The FCA’s new Senior Managers’ Regime came into force this week. Naturally, the press has focused on the requirement for banks to map responsibilities for key functions and the substantial increase in personal accountability amongst senior staff. But the FCA has also introduced a broad set of new rules that mean banks and other financial services firms will have to overhaul their existing policies and approach to whistleblowing.

Since the banking crisis, many commentators have bemoaned the lack of adequate protection for genuine whistleblowers. Over recent years, the number of whistleblowing reports made to the regulator has grown, but there is still a very real concern that would-be whistleblowers are held back by fear of the stigma and potential career damage that can come with taking a stand.

To tackle this, with effect from this week, deposit-takers (banks, building societies, credit unions)must have appointed a ‘Whistleblowers’ Champion’. This is a new, mandatory position, which must be filled by a senior individual (often a non-executive director), who will play a key role in implementing a package of new measures.

Those new measures themselves come into effect in September this year and are aimed at encouraging transparency and improving how financial services firms handle concerns raised by employees (including whistleblowers). 

Firms will have to overhaul their existing whistleblowing policies and their approach to how they handle concerns.
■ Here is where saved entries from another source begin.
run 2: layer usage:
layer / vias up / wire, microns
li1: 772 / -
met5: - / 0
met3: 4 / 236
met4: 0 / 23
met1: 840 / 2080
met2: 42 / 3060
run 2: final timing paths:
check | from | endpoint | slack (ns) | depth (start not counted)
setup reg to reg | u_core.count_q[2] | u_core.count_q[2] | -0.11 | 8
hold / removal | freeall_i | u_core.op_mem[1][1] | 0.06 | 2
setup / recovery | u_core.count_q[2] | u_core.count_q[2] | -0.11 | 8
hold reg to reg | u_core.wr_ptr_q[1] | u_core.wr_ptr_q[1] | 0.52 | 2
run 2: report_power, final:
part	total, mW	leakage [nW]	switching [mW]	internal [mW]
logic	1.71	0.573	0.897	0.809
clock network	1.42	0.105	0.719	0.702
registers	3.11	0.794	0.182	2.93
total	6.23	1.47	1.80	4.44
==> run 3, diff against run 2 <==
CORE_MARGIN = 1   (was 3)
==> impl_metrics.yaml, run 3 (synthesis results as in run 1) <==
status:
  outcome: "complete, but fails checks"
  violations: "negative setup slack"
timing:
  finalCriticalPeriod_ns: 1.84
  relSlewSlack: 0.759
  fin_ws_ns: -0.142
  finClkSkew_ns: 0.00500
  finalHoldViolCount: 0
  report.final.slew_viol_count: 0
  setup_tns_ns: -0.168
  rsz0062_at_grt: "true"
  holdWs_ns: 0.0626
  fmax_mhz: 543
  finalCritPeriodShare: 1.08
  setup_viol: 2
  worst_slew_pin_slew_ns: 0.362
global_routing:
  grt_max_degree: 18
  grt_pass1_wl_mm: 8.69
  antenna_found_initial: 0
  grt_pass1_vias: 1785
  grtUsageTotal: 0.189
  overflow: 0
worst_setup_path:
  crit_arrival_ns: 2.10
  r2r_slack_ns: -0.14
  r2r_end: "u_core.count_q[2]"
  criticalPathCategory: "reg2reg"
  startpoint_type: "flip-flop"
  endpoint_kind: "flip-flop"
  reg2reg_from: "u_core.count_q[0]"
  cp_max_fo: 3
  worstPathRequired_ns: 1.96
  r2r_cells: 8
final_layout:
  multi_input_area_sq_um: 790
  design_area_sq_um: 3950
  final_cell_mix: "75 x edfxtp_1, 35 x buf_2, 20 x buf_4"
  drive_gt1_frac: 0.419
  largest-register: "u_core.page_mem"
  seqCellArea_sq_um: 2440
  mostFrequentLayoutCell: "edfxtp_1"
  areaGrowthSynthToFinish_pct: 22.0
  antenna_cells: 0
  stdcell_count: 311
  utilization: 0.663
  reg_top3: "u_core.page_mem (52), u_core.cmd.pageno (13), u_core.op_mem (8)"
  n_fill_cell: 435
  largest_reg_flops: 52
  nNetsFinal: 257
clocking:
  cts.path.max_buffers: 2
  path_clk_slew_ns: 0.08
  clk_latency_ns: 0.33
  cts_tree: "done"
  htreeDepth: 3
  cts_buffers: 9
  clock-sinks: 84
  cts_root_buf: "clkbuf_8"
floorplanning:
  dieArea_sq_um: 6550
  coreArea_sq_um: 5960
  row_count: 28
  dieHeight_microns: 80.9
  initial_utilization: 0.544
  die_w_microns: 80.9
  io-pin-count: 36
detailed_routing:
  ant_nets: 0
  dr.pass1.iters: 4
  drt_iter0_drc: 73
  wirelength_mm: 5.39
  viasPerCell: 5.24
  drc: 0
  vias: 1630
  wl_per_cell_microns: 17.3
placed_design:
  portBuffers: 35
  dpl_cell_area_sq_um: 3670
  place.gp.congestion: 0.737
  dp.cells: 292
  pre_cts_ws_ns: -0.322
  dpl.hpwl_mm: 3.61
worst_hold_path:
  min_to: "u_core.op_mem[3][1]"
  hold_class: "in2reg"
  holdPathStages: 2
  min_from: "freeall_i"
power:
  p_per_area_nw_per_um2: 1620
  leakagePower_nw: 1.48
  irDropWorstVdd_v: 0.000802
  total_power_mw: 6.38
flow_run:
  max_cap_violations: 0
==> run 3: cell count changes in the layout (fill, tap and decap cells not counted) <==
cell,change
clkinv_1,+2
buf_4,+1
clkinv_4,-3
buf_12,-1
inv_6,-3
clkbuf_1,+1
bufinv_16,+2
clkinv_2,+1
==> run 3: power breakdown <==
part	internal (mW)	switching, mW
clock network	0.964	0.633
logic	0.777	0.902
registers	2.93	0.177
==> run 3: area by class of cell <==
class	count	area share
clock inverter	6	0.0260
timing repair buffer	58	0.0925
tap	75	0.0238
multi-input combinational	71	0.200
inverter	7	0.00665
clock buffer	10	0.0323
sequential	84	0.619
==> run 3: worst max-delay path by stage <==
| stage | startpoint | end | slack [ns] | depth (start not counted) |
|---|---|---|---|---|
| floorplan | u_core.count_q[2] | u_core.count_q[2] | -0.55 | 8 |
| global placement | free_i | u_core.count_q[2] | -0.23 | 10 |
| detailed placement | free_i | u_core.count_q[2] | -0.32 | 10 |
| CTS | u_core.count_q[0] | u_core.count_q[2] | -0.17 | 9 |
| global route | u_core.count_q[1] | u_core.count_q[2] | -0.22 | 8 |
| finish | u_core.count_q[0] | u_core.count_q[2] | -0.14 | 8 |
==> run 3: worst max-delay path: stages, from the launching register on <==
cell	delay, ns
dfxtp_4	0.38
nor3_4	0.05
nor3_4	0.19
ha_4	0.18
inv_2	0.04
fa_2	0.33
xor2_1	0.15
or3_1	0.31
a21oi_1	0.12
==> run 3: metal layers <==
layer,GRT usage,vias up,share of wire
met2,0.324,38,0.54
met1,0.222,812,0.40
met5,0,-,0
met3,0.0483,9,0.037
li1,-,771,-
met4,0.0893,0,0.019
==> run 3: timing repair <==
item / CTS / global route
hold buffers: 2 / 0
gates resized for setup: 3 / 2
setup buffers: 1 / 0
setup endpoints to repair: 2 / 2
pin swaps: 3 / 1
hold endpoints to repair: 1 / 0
===== config.mk =====
export PLATFORM = sky130hd
export DESIGN_NAME = pam_resp_flat
export DESIGN_NICKNAME = d
export VERILOG_FILES = /design/src/verilog/pam_pkg.sv /design/src/verilog/pam_resp_if.sv /design/src/verilog/pam_resp.sv /design/src/flat_wrapper.sv
export SDC_FILE = /design/constraint.sdc
export NUM_CORES = 1
export LEC_CHECK = 0
export ABC_AREA = 1
export ABC_CLOCK_PERIOD_IN_PS = 1800
export BUFFER_PORTS_ARGS = -buffer_cell sky130_fd_sc_hd__buf_2
export CAP_MARGIN = 0
export CELL_PAD_IN_SITES_DETAIL_PLACEMENT = 1
export CELL_PAD_IN_SITES_GLOBAL_PLACEMENT = 2
export CORE_AREA = 2 2 65 128
export DETAILED_ROUTE_END_ITERATION = 7
export DIE_AREA = 0 0 67 130
export HOLD_SLACK_MARGIN = 0.08
export PLACE_DENSITY = 0.8
export REMOVE_ABC_BUFFERS = 1
export SLEW_MARGIN = 30
export SYNTH_ARGS = -nofsm -noshare
export SYNTH_HDL_FRONTEND = slang
export SYNTH_SLANG_ARGS = --single-unit

===== constraint.sdc =====
create_clock -name clk -period 1.8 [get_ports clk]
set_clock_uncertainty 0.1 [all_clocks]
set_input_delay 0.09 -clock clk [delete_from_list [all_inputs] [get_ports clk]]
set_output_delay 0.09 -clock clk [all_outputs]
set_load 0.1 [all_outputs]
It will not be enough to see this as merely a policy and compliance issue as the new rules are intended to drive a fundamental, cultural shift - to encourage employees to raise any concerns they may have and to provide a structured and supportive environment in which they may do so. To try to achieve this, the rules introduce five key strands:

  1. The regulator has introduced the new and very broad concept of “reportable concerns”. Firms must establish arrangements to handle not just concerns about possible legal breaches (classic ‘whistleblowing’), but also any other “reportable concern” – which includes any concern about a breach of a firm’s own policies or procedures or any other behavior that harms or is likely to harm the reputation or financial well-being of the firm;
  1. Firms will have to present an annual whistleblowing report to the board, capturing and reporting on what concerns have been raised and how they have been addressed;
  1. Firms will be obliged to communicate with staff and stakeholders about the new rules and the firm’s internal processes and procedures. They will have to arrange appropriate training for employees and their managers and must ensure that staff, and even external representatives and agents are made aware of the FCA’s and the PRA’s whistleblowing services; 
  1. Firms must inform the regulator if they lose a whistleblowing claim in the employment tribunal; and 
  1. Gagging clauses will not be permitted in settlement agreements – indeed, employees must be advised that they may not contract out of their right to blow the whistle. 

For now, these rules will only apply only to a limited group of larger firms (deposit-takers). But they also have the status of non-binding guidance for all other FCA regulated entities. So, the FCA may consider that any regulated firm that does not have regard to the new rules, may have failed to meet other binding FCA principles (such as the requirement to take reasonable care to organize and control its affairs responsibly and effectively).  Ignore them at your peril.